▶ _SUPPLIED DATA_
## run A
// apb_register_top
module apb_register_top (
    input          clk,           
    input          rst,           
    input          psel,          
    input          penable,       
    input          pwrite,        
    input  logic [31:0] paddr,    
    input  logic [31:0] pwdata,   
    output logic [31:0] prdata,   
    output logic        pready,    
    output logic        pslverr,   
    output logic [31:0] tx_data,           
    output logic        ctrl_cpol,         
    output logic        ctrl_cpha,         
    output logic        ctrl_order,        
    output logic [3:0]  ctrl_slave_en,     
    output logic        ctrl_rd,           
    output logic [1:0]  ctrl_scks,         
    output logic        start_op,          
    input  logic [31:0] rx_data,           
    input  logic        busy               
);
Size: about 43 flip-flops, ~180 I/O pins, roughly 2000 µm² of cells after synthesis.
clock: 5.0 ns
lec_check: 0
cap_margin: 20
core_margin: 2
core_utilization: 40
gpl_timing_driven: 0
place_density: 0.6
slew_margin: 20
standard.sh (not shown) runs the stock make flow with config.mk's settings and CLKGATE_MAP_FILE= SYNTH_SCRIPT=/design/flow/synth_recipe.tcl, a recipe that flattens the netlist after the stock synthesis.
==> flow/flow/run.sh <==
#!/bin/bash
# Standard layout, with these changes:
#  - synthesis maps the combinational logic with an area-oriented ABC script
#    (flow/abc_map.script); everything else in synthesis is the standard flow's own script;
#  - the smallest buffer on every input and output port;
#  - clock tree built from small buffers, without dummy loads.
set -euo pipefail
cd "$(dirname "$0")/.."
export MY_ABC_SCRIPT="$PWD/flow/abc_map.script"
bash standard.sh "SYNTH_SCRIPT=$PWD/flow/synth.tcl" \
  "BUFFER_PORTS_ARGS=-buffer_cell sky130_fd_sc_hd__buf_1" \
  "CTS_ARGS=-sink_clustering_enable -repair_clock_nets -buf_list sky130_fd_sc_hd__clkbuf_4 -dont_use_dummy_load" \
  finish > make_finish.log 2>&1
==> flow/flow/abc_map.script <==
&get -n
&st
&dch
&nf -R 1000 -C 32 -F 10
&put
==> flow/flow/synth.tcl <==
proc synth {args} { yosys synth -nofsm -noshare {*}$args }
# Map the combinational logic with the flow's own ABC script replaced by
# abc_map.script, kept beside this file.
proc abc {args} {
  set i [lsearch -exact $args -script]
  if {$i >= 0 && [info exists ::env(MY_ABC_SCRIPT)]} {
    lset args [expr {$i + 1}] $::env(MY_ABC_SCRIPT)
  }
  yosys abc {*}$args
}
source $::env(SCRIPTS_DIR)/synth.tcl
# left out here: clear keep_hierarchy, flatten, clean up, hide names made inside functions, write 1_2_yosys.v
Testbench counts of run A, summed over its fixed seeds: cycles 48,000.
From an optimization exercise on the open Yosys and OpenROAD flow, aimed at small area and a short achievable clock period; shortcuts taken in it are not production practice.
The RTL was checked by simulation tests, not by an equivalence proof against the original design.
The clock port is modelled as an ideal driver; clocking choices that lean on that would not hold on a real chip.
Power figures rest on the tool's default switching activity, not on a simulated workload.

// mul_pipe
module mul_pipe(
	input [15:0] numA59,
	input [15:0] numB59,
	input clk_59,
	input reset_59,
	output reg [15:0] Acc_result_59
);
Settings: LEC_CHECK=0, CAP_MARGIN=20, CORE_MARGIN=2, CORE_UTILIZATION=60, CTS_BUF_LIST=sky130_fd_sc_hd__clkbuf_4 sky130_fd_sc_hd__clkbuf_8, CTS_CLUSTER_DIAMETER=60, CTS_CLUSTER_SIZE=30, SETUP_SLACK_MARGIN=3.0, SLEW_MARGIN=20, TNS_END_PERCENT=0; clock period 5.0 ns.
standard.sh (not shown) runs the stock make flow with config.mk's settings and CLKGATE_MAP_FILE= SYNTH_SCRIPT=/design/flow/synth_recipe.tcl, a recipe that flattens the netlist after the stock synthesis.
==> flow/flow/run.sh <==
#!/bin/bash
# Standard ORFS layout, with plain buffers (instead of the default delay-style
# buffer) on the input and output ports.
set -euo pipefail
export BUFFER_PORTS_ARGS="-buffer_cell sky130_fd_sc_hd__buf_1"
bash standard.sh synth > synth.log 2>&1
bash standard.sh > layout.log 2>&1
The starting point ran to the end with no violations.
Edit:
--- a/flow/config.mk
+++ b/flow/config.mk
@@ -9,3 +9,3 @@
 export CORE_MARGIN = 2
-export CORE_UTILIZATION = 60
+export CORE_UTILIZATION = 70
 export CTS_BUF_LIST = sky130_fd_sc_hd__clkbuf_4 sky130_fd_sc_hd__clkbuf_8
@@ -13,3 +13,4 @@
 export CTS_CLUSTER_SIZE = 30
-export SETUP_SLACK_MARGIN = 3.0
+export PLACE_DENSITY = 0.75
+export SETUP_SLACK_MARGIN = 3.2
 export SLEW_MARGIN = 20
What happened: The changed run finished with timing, DRC and antenna clean; worst setup slack improves by 28 ps; die area goes down by 14%; clock skew barely changes; non-clock buffer count goes up by 5; worst hold slack stays flat; routed wire length goes up by 1.7%; combinational power goes up by about 4%; area after synthesis does not change; count of clock-buffer cells in the layout goes down by 2; register-to-register slack improves by 30 ps; utilization goes up by 12 points.
Edit:
==> flow/flow/run.sh (replaced) <==
#!/bin/bash
# Standard ORFS layout, with plain buffers (instead of the default delay-style
# buffer) on the input and output ports, and flip-flops that drive six or more
# loads given their strongest drive before clock tree synthesis.
set -euo pipefail
export BUFFER_PORTS_ARGS="-buffer_cell sky130_fd_sc_hd__buf_1"
export PRE_CTS_TCL="$PWD/flow/upsize.tcl"
bash standard.sh synth > synth.log 2>&1
bash standard.sh > layout.log 2>&1
==> flow/flow/upsize.tcl (new file) <==
# Before clock tree synthesis: give flip-flops that drive many loads directly the
# strongest drive of their own cell family (same function, larger drive).
set n 0
foreach inst [get_cells *] {
  set ref [get_property $inst ref_name]
  if {![string match "sky130_fd_sc_hd__dfxtp_*" $ref] || $ref eq "sky130_fd_sc_hd__dfxtp_4"} continue
  set fo 0
  foreach q [get_pins -of_objects $inst -filter "direction == output"] {
    set net [get_nets -quiet -of_objects $q]
    if {$net eq ""} continue
    incr fo [llength [get_pins -quiet -of_objects $net -filter "direction == input"]]
  }
  if {$fo >= 6} {
    replace_cell $inst sky130_fd_sc_hd__dfxtp_4
    incr n
  }
}
puts "upsize.tcl: $n flip-flops set to dfxtp_4"
--- a/flow/config.mk
+++ b/flow/config.mk
@@ -9,3 +9,3 @@
 export CORE_MARGIN = 2
-export CORE_UTILIZATION = 70
+export CORE_UTILIZATION = 60
 export CTS_BUF_LIST = sky130_fd_sc_hd__clkbuf_4 sky130_fd_sc_hd__clkbuf_8
@@ -13,3 +13,2 @@
 export CTS_CLUSTER_SIZE = 30
-export PLACE_DENSITY = 0.75
 export SETUP_SLACK_MARGIN = 3.2
Effect: First-iteration DRC count rises by 57%; cell area is higher by about 2.8%; global-route usage went down by 3.1 points.
Edit:
==> flow/flow/run.sh (replaced) <==
#!/bin/bash
# Standard ORFS layout, with plain buffers (instead of the default delay-style
# buffer) on the input and output ports.
set -euo pipefail
export BUFFER_PORTS_ARGS="-buffer_cell sky130_fd_sc_hd__buf_1"
bash standard.sh synth > synth.log 2>&1
bash standard.sh > layout.log 2>&1
--- a/flow/config.mk
+++ b/flow/config.mk
@@ -15,2 +15 @@
 export SLEW_MARGIN = 20
-export TNS_END_PERCENT = 0
removed: flow/flow/upsize.tcl
=>
- clock power goes down by 6.9%
- fmax falls by about 3.4%
- worst setup slack gets worse by 70 ps
- routed wire length increases by 25%
- cell area climbs by 15%
- total power rose by about 7%
- die area is unchanged
- via count rose by 9.8%
- worst hold slack barely changes
Edit:
--- a/flow/config.mk
+++ b/flow/config.mk
@@ -9,3 +9,3 @@
 export CORE_MARGIN = 2
-export CORE_UTILIZATION = 60
+export CORE_UTILIZATION = 70
 export CTS_BUF_LIST = sky130_fd_sc_hd__clkbuf_4 sky130_fd_sc_hd__clkbuf_8
@@ -13,3 +13,4 @@
 export CTS_CLUSTER_SIZE = 30
-export SETUP_SLACK_MARGIN = 3.2
+export PLACE_DENSITY = 0.75
+export SETUP_SLACK_MARGIN = 3.0
 export SLEW_MARGIN = 20
Effect: Worst hold slack loses 5.5 ps. Fmax came out higher by 2.5%. Setup slack gains 50 ps. Area after synthesis stays the same. Non-clock buffer count came out lower by 54.
Edit:
--- a/flow/config.mk
+++ b/flow/config.mk
@@ -7,5 +7,6 @@
 export LEC_CHECK = 0
+export ABC_AREA = 1
 export CAP_MARGIN = 20
 export CORE_MARGIN = 2
-export CORE_UTILIZATION = 70
+export CORE_UTILIZATION = 60
 export CTS_BUF_LIST = sky130_fd_sc_hd__clkbuf_4 sky130_fd_sc_hd__clkbuf_8
@@ -13,3 +14,2 @@
 export CTS_CLUSTER_SIZE = 30
-export PLACE_DENSITY = 0.75
 export SETUP_SLACK_MARGIN = 3.0
After rerunning: Cell area goes up by 5.4%. Area after synthesis increases by 4.1%. Worst setup slack got worse by 130 ps. Clock-buffer cell count goes down by 1. Fmax came out lower by 6.3%. Power increases by 4.9%. Clock power hardly moves.

========
Another version of the RTL of mul_pipe (not shown whole).
Size: about 560 cells after synthesis, about 50 I/O pins.
## mul_pipe
module mul_pipe(
	input [15:0] numA59,
	input [15:0] numB59,
	input clk_59,
	input reset_59,
	output reg [15:0] Acc_result_59
);
clock: 5.0 ns
lec_check: 0
cap_margin: 20
core_margin: 2
core_utilization: 40
setup_slack_margin: 3.0
slew_margin: 20
==> flow/flow/run.sh <==
#!/bin/bash
# Standard ORFS layout, with plain buffers (instead of the default delay-style
# buffer) on the input and output ports.
set -euo pipefail
export BUFFER_PORTS_ARGS="-buffer_cell sky130_fd_sc_hd__buf_2"
bash standard.sh synth > synth.log 2>&1
bash standard.sh > layout.log 2>&1
The starting point completed with no timing, DRC or antenna violations.
Rerun with:
==> flow/run.sh (new file) <==
#!/bin/bash
# synth_recipe.tcl (not shown) runs the flow's synth.tcl, then flattens the netlist and writes it again
# the make line also repeats each setting of config.mk as NAME=value (left out here)
make -C /OpenROAD-flow-scripts/flow DESIGN_CONFIG=/design/flow/config.mk WORK_HOME=/design/flow/orfs CLKGATE_MAP_FILE= SYNTH_SCRIPT=/design/flow/synth_recipe.tcl finish
CORE_UTILIZATION = 70   (was 40)
CTS_BUF_LIST = sky130_fd_sc_hd__clkbuf_4 sky130_fd_sc_hd__clkbuf_8   (was unset)
CTS_CLUSTER_DIAMETER = 60   (was unset)
CTS_CLUSTER_SIZE = 30   (was unset)
SETUP_SLACK_MARGIN = 2.9   (was 3.0)
removed: flow/flow/run.sh
removed: flow/standard.sh
The changed run completed with no timing, DRC or antenna violations.
Sequential cell count does not change.
Wire length grows by about 13%.
Combinational power stays flat.
Synthesized cell count does not change.
Final cell count shrinks by about 10%.
Clock-buffer cell count stays the same.
Global-route usage grows by 13 points.
Clock power shrinks by 33%.
Core utilization grows by 35 points.
Die area shrinks by about 40%.
Rerun with:
CORE_UTILIZATION = 40   (was 70)
CTS_BUF_LIST = sky130_fd_sc_hd__clkbuf_8   (was sky130_fd_sc_hd__clkbuf_4 sky130_fd_sc_hd__clkbuf_8)
CTS_CLUSTER_DIAMETER = unset   (was 60)
CTS_CLUSTER_SIZE = unset   (was 30)
SETUP_SLACK_MARGIN = 3.0   (was 2.9)
Result: Hold slack stays flat; clock skew stays flat; sequential share of layout area drops by 0.45 points; first-iteration DRC count fell by 44%; count of clock-buffer cells in the layout is unchanged; via count went down by 7.4%; design area climbs by 3.3%; cell count rises by 12%; synthesized area does not change; worst setup slack gets better by 0.24 ns.
Rerun with:
CORE_UTILIZATION = 60   (was 40)
CTS_BUF_LIST = sky130_fd_sc_hd__clkbuf_4 sky130_fd_sc_hd__clkbuf_8   (was sky130_fd_sc_hd__clkbuf_8)
CTS_CLUSTER_DIAMETER = 60   (was unset)
CTS_CLUSTER_SIZE = 30   (was unset)
What happened: Synthesized cell count does not change. Worst setup slack improved by 0.012 ns. Non-clock buffer count fell by 4. Count of clock-buffer cells in the layout goes up by 7. Final area drops by 1.4%. Die area fell by about 32%. Core utilization came out higher by 24 points. Fmax rose by about 0.56%.

-- what the ideal ports hide --
How much do the figures lean on ideal ports? The routed layouts below were timed once more, with nothing changed but the port constraints. Step 1, drivers: a clkbuf_16 drives clk_59 and a buf_2 each remaining input, both assumed. Step 2 also shifts input and output timing later by t, the mid clock arrival at the registers, as if the neighbouring blocks saw the same clock. Slacks: ideal / step 1 / step 2; pairs: ideal / step 1.
run	t, ns	slack for setup (ns)	latest minus earliest clock arrival (ns)	worst slew at a driven data input, ns
the first run of note 1	0.469	2.991 / 2.991 / 2.763	0.015 / 0.015	0.03
the second run of note 1	0.456	3.018 / 3.018 / 2.769	0.017 / 0.018	0.03
the third run of note 1	0.462	3.021 / 3.021 / 2.777	0.010 / 0.010	0.03
the fourth run of note 1	0.459	2.952 / 2.952 / 2.807	0.011 / 0.011	0.03
the fifth run of note 1	0.462	3.002 / 3.002 / 2.788	0.018 / 0.018	0.03
the sixth run of note 1	0.467	2.867 / 2.867 / 2.762	0.019 / 0.019	0.03
the first run of note 2	0.444	2.908 / 2.908 / 2.815	0.011 / 0.012	0.04
the second run of note 2	0.459	2.709 / 2.709 / 2.513	0.016 / 0.016	0.04
the third run of note 2	0.461	2.947 / 2.947 / 2.600	0.014 / 0.014	0.04
the fourth run of note 2	0.467	2.959 / 2.959 / 2.550	0.014 / 0.014	0.04
After both steps setup and hold are still met in every run listed. The setup slack of the fourth run of note 2, which loses most, moves by 0.000 ns with the drivers and by -0.409 ns with both steps.
Source: an optimization exercise on an open RTL-to-GDS flow (aim: small area, a short achievable clock period and few clock cycles). Production flows keep margins and buffers that such runs may drop.
In this exercise RTL edits were held to simulation tests only and were not proved equivalent to the original.
Power figures rest on the tool's default switching activity, not on a simulated workload.

[design/flow/config.mk]
export PLATFORM = sky130hd
export DESIGN_NAME = cpu
export DESIGN_NICKNAME = cpu
export VERILOG_FILES = /design/flow/design.v
export SDC_FILE = /design/flow/constraint.sdc
export NUM_CORES = 4
export LEC_CHECK = 0
export CAP_MARGIN = 35
export CORE_MARGIN = 2
export CORE_UTILIZATION = 40
export PLACE_DENSITY = 0.6
export SETUP_SLACK_MARGIN = 1
export SLEW_MARGIN = 35
[design/flow/flow/run.sh]
#!/bin/bash
# Standard layout, with the port buffers made of plain buf cells instead of
# the delay-buffer cells buffer_ports picks by default.
set -euo pipefail
bash standard.sh BUFFER_PORTS_ARGS="-buffer_cell sky130_fd_sc_hd__buf_4" finish > standard.log 2>&1
From an optimization exercise on the open Yosys and OpenROAD flow, aimed at small area, a short achievable clock period and few clock cycles; shortcuts taken in it are not production practice. In this exercise RTL edits were held to simulation tests only and were not proved equivalent to the original. Power and IR drop assume default switching activity.

==> flow/design.v <==
`timescale 1ns / 1ps
module addp #(parameter N = 32, parameter L = 5) (
    input  [N-1:0] a, b,
    input          cin,
    output [N-1:0] s,
    output         cout
    );
    wire [N-1:0] p = a ^ b;
    wire [N-1:0] g0 = a & b;
    wire [N-1:0] G [0:L];
    wire [N-1:0] P [0:L];
    assign G[0] = {g0[N-1:1], g0[0] | (p[0] & cin)};
    assign P[0] = p;
    genvar l, i;
    generate
        for (l = 0; l < L; l = l + 1) begin : lv
            for (i = 0; i < N; i = i + 1) begin : bt
                if ((i >> l) & 1) begin : cmb
                    localparam integer J = ((i >> l) << l) - 1;
                    assign G[l+1][i] = G[l][i] | (P[l][i] & G[l][J]);
                    assign P[l+1][i] = P[l][i] & P[l][J];
                end else begin : pass
                    assign G[l+1][i] = G[l][i];
                    assign P[l+1][i] = P[l][i];
                end
            end
        end
    endgenerate
    wire [N:0] c = {G[L], cin};
    assign s = p ^ c[N-1:0];
    assign cout = c[N];
endmodule
What follows belongs to an exercise in optimizing a design on an open flow for small area; a production flow would make more cautious choices. Only simulation tests tie the RTL to the original design; equivalence was not proved.

==> flow/design.v, too long to show whole: its modules and the start of the top module <==
// module MULTI_32bit: 2526 lines
// module fa_cell: 6 lines
// module ha_cell: 6 lines
// module xnor_cell: 5 lines
// module xor_cell: 5 lines
// module or_cell: 5 lines
// module nor_cell: 5 lines
module MULTI_32bit(clk, rst, A, B, F);
  // ...
==> flow/run.sh <==
#!/bin/bash
# synth_recipe.tcl (not shown) runs the flow's synth.tcl, then flattens the netlist and writes it again
# the make line also repeats each setting of config.mk as NAME=value (left out here)
make -C /OpenROAD-flow-scripts/flow DESIGN_CONFIG=/design/flow/config.mk WORK_HOME=/design/flow/orfs CLKGATE_MAP_FILE= SYNTH_SCRIPT=/design/flow/synth_recipe.tcl finish
==> flow/config.mk <==
export PLATFORM = sky130hd
export DESIGN_NAME = MULTI_32bit
export DESIGN_NICKNAME = MULTI_32bit
export VERILOG_FILES = /design/flow/design.v
export SDC_FILE = /design/flow/constraint.sdc
export NUM_CORES = 4
export LEC_CHECK = 0
export CAP_MARGIN = 20
export CORE_MARGIN = 2
export CORE_UTILIZATION = 55
export CTS_BUF_LIST = sky130_fd_sc_hd__clkbuf_4
export SLEW_MARGIN = 20
export SYNTH_HIERARCHICAL = 1
export SYNTH_MINIMUM_KEEP_SIZE = 0
==> flow/constraint.sdc <==
create_clock -name core_clock -period 8.0 [get_ports {clk}]
set_input_delay 1.6000 -clock core_clock [delete_from_list [all_inputs] [get_ports {clk}]]
set_output_delay 1.6000 -clock core_clock [all_outputs]
set_load 0.01 [all_outputs]
==> flow_summary.json, run 1 <==
{
  "nMultiInputCombCells": 1565,
  "detail-route-antenna-nets": 0,
  "cts_max_level": 4,
  "viasPerCell": 5.70,
  "synth_top_cell_by_area": "fa_1",
  "rsz0062_at_grt": "false",
  "grt_pass1_vias": 15102,
  "place_congestion": 0.899,
  "synthAdderAreaFrac_pct": 51.4,
  "holdPathEnd": "F[2]",
  "final_area_sq_um": 21100,
  "syn2layout_area_growth_pct": 16.0,
  "met2_wirelength_um": 24300,
  "synth_xor_area_share_pct": 4.86,
  "drive_gt1_share_pct": 10.2,
  "status": "timing/DRC/antenna clean",
  "ys_dominant_reg_cell": "dfxtp_1",
  "clockBufferCount": 17,
  "holdBufCountCts": 0,
  "cts.repair.resized": 0,
  "buffers": 250,
  "arrival_ns": 8.12,
  "final_util_pct": 64.9,
  "synth_compound_area_share_pct": 6.37,
  "die_y_um": 186,
  "worst-setup-path-type": "primary input to flip-flop",
  "fin_worst_skew_ns": 0.0218,
  "portBuffers": 96,
  "crit_path_end_kind": "flip-flop",
  "ys_warn_count": 7,
  "antenna_cells": 1,
  "dr.first_iter.drc_count": 957,
  "met3_usage_pct": 4.72,
  "clock_area_share_pct": 1.45,
  "setup_viol": 0,
  "antenna_found_initial": 1,
  "reg2reg_to": "r2[30]",
  "cp_max_fo": 7,
  "worstHoldStart": "r2[2]"
}
==> run 2: changes to the inputs <==
--- a/flow/config.mk
+++ b/flow/config.mk
@@ -8,6 +8,5 @@
 export CAP_MARGIN = 20
 export CORE_MARGIN = 2
-export CORE_UTILIZATION = 55
-export CTS_BUF_LIST = sky130_fd_sc_hd__clkbuf_4
+export CORE_UTILIZATION = 40
 export SLEW_MARGIN = 20
 export SYNTH_HIERARCHICAL = 1
==> flow_summary.json, run 2 <==
{
  "status": "timing/DRC/antenna clean",
  "insertion_delay_ns": 0.41,
  "slew_headroom_pct": 36.8,
  "ys_seq_area_share_pct": 13.1,
  "worstSetupEndpoint": "r1p[45]",
  "syn_inst": 1837,
  "synth_common_cells": "nand2_1, fa_1, dfxtp_1, clkbuf_1, nor2_1",
  "numCtsBuffers": 17,
  "grt_pass1_vias": 15663,
  "die_w_um": 217,
  "ys_dominant_reg_cell": "dfxtp_1",
  "arrival_ns": 8.08,
  "path_clk_slew_ns": 0.06,
  "crit_required_ns": 8.30,
  "holdBufCountCts": 0,
  "hold_viol_final": 0,
  "fmax_mhz": 129,
  "regMostFlops": "r1p",
  "grt-ovfl-total": 0,
  "dr.pass1.iters": 5,
  "antenna_found_initial": 0,
  "worst-setup-path-type": "primary input to flip-flop",
  "ys_types": 59,
  "cts-root-buf": "clkbuf_16",
  "drv_slew": 0,
  "yosysMostFrequentCell": "nand2_1",
  "largest_reg_flops": 46,
  "crit_slowest_cell": "clkdlybuf4s50_1",
  "cts_tree": "yes",
  "place_congestion": 0.901,
  "die_area_sq_um": 47200,
  "cp_max_fo": 18,
  "start_util_pct": 40.3,
  "reg2reg_slack_ns": 3.89,
  "route.detailed.drc": 0,
  "fin_nets": 2550,
  "ys_top_cells_by_area": "fa_1, dfxtp_1, nand2_1",
  "drive_gt1_share_pct": 11.0,
  "crit_path_end_kind": "flip-flop",
  "crit_buf_inv": 4,
  "drv_cap": 0,
  "placed_cells": 2583,
  "mostFrequentLayoutCells": "nand2_1, fa_1, buf_4",
  "final.fill_count": 4161,
  "syn_area_sq_um": 18200,
  "ys_ff_latch": 119,
  "rsz0062_at_grt": "false",
  "postSynthAreaPerCell_sq_um": 9.91,
  "syn2layout_area_growth_pct": 19.4,
  "synth_enable_flop_cells": 0,
  "drt-total-wl_um": 50300,
  "path_cells": "clkdlybuf4s50_1 > buf_4 > buf_6 > nand2_1 > fa_1 > fa_1 > fa_1 > fa_1 > fa_1 > fa_1 > xor2_1 > a21oi_1 > o21ai_0 > a221oi_2 > o21ai_1 > buf_4 > a31o_2 > o31a_1 > a31o_2 > nand3_1 > nand2_1 > ha_1 > or2_2",
  "dr.first_iter.drc_count": 1114,
  "crit_cells": 23,
  "via_count": 13997,
  "setup_viol": 0,
  "grt_pass1_wl_um": 81900,
  "holdCritPathClass": "flip-flop to flip-flop",
  "track_usage_pct": 22.1,
  "clock_path_buffers": 2,
  "period_share_pct": 97.2,
  "wl_per_cell_um": 19.2,
  "synth_top_cell_by_area": "fa_1",
  "fin_ws_ns": 0.223,
  "place_ws_ns": -0.454,
  "yosysTopAreaCellShare_pct": 48.6,
  "hpwl_um": 40900,
  "cts.sinks": 119,
  "syn_nets": 2385,
  "fin_worst_skew_ns": 0.0114,
  "ys_async_sr_fraction_pct": 0,
  "cp-startpoint": "A[2]",
  "ios": 98,
  "coreArea_sq_um": 45200,
  "reg2reg_from": "r1p[38]",
  "fin_crit_ns": 7.78,
  "tightest_slew_ns": 0.924,
  "crit_top_cell": "fa_1",
  "crit_family": "adder cells",
  "hold_depth": 0,
  "portBuffers": 96,
  "final_cells": 2615,
  "grt_max_degree": 37,
  "reg_top3": "r1p x46, F x32, r2 x32",
  "viasPerCell": 5.35,
  "ff2ff_path_depth": 9,
  "fp-row-count": 78,
  "slowest_delay_ns": 0.57,
  "detail-route-antenna-nets": 0,
  "worstSetupStartpointType": "primary input",
  "die_y_um": 217,
  "mostFrequentLayoutCell": "nand2_1",
  "ys_warn_count": 7,
  "antenna_cells": 0,
  "cts_max_level": 4,
  "reg2reg_to": "r2[30]"
}
run 2: changes by cell type in the layout (fill, tap and decap cells not counted), moves of 3 or more:
cell / delta
clkinv_2: -3
xor2_2: +3
clkbuf_16: +17
buf_12: -4
clkbuf_4: -17
inv_6: +3
buf_4: +10
xor2_1: -3
run 2: metal layers:
metal	part of all wire (%)	routed length (um)	track usage [%]
met2	48	24200	37.8
met3	7.8	3950	4.04
met4	2.3	1140	5.71
met5	0	0	0
met1	42	21000	29.0
run 2: worst min-delay path by stage:
stage	slack, ns	to	startpoint
floorplan	0.31	F[0]	r2[0]
global placement	0.31	F[2]	r2[2]
detailed placement	0.31	F[0]	r2[0]
CTS	0.32	F[20]	r2[20]
global route	0.32	F[20]	r2[20]
finish	0.32	F[20]	r2[20]
run 2: repair_timing:
| item | 4_1_cts | 5_1_grt |
|---|---|---|
| setup endpoints to repair | 1 | 9 |
| pin swaps | 0 | 0 |
| endpoints found under the hold margin | 0 | 0 |
| resized for setup | 1 | 14 |
| buffers inserted | 0 | 0 |
| gates cloned | 0 | 0 |
run 2: cells by family after synthesis:
logic type | after synthesis | synth area share (%)
buf+inv | 153 | 3.51
xor+xnor | 101 | 4.86
mux | 92 | 5.10
simple gates | 719 | 15.7
flops | 119 | 13.1
fa+ha+maj | 482 | 51.4
compound gates | 171 | 6.37
run 2: stage by stage:
stage / hold slack [ns] / instance area [sq um] / setup TNS (ns) / utilization (%)
after CTS: 0.322 / 21700 / 0 / 48.0
after global routing: 0.323 / 21700 / 0 / 48.1
final: 0.321 / 21700 / 0 / 48.1
after global placement: 0.313 / 21000 / -0.506 / 46.5
after detailed placement: 0.312 / 21000 / -3.28 / 46.5
after floorplan: 0.310 / 18200 / 0 / -
run 2: area by class of cell:
type / count / area (sq um) / area share, %
well taps: 600 / 751 / 3.45
clock inverters: 15 / 239 / 1.10
clock buffers: 17 / 425 / 1.96
flip-flops and latches: 119 / 2380 / 11.0
inverters: 41 / 159 / 0.731
repair buffers: 258 / 2530 / 11.7
multi-input cells: 1565 / 15200 / 70.1
run 2: modules after synthesis, one instance, submodules excluded:
module	times used	area, sq um
xnor_cell	22	8.76
or_cell	22	6.26
xor_cell	44	8.76
MULTI_32bit	1	8510
fa_cell	440	20.0
nor_cell	44	3.75

==> re-timing with driven ports <==
In the flow no input, the clock included, has a driving cell. The finished layouts below were timed again as built, in two steps. Step 1 sets driving cells, clkbuf_16 on the clock port and buf_2 on the other inputs (assumed; they add their load-dependent delay and slew). Step 2 times the ports against the registers' clock, not the clock port: input delays grow and output delays shrink by t, the midpoint of the rising clock arrivals with the driver on. Three values: ideal, step 1, step 2; two values: the first two.
run	shift t [ns]	setup WS [ns]	worst setup path after step 2	worst slew at a driven data input, ns	cell pins on the clock port's net
run 1	0.560	0.291 / 0.254 / -0.306	input to register	0.07	1
run 2	0.451	0.223 / 0.242 / -0.209	input to register	0.06	1
Met with ideal ports but missed after step 2: setup timing in run 1 and run 2. For run 1, which loses most, drivers alone change the setup slack by -0.037 ns; drivers and shift together by -0.597 ns.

▶ _EXERCISE OBJECTIVE_
The stretch of entries above that starts with the line containing "export SLEW_MARGIN = 35" and goes on through the line containing "finish > standard.log 2>&1" is to be transcribed exactly, and no other line is to be transcribed.

▶ _TASK OUTPUT_
export SLEW_MARGIN = 35
[design/flow/flow/run.sh]
#!/bin/bash
# Standard layout, with the port buffers made of plain buf cells instead of
# the delay-buffer cells buffer_ports picks by default.
set -euo pipefail
bash standard.sh BUFFER_PORTS_ARGS="-buffer_cell sky130_fd_sc_hd__buf_4" finish > standard.log 2>&1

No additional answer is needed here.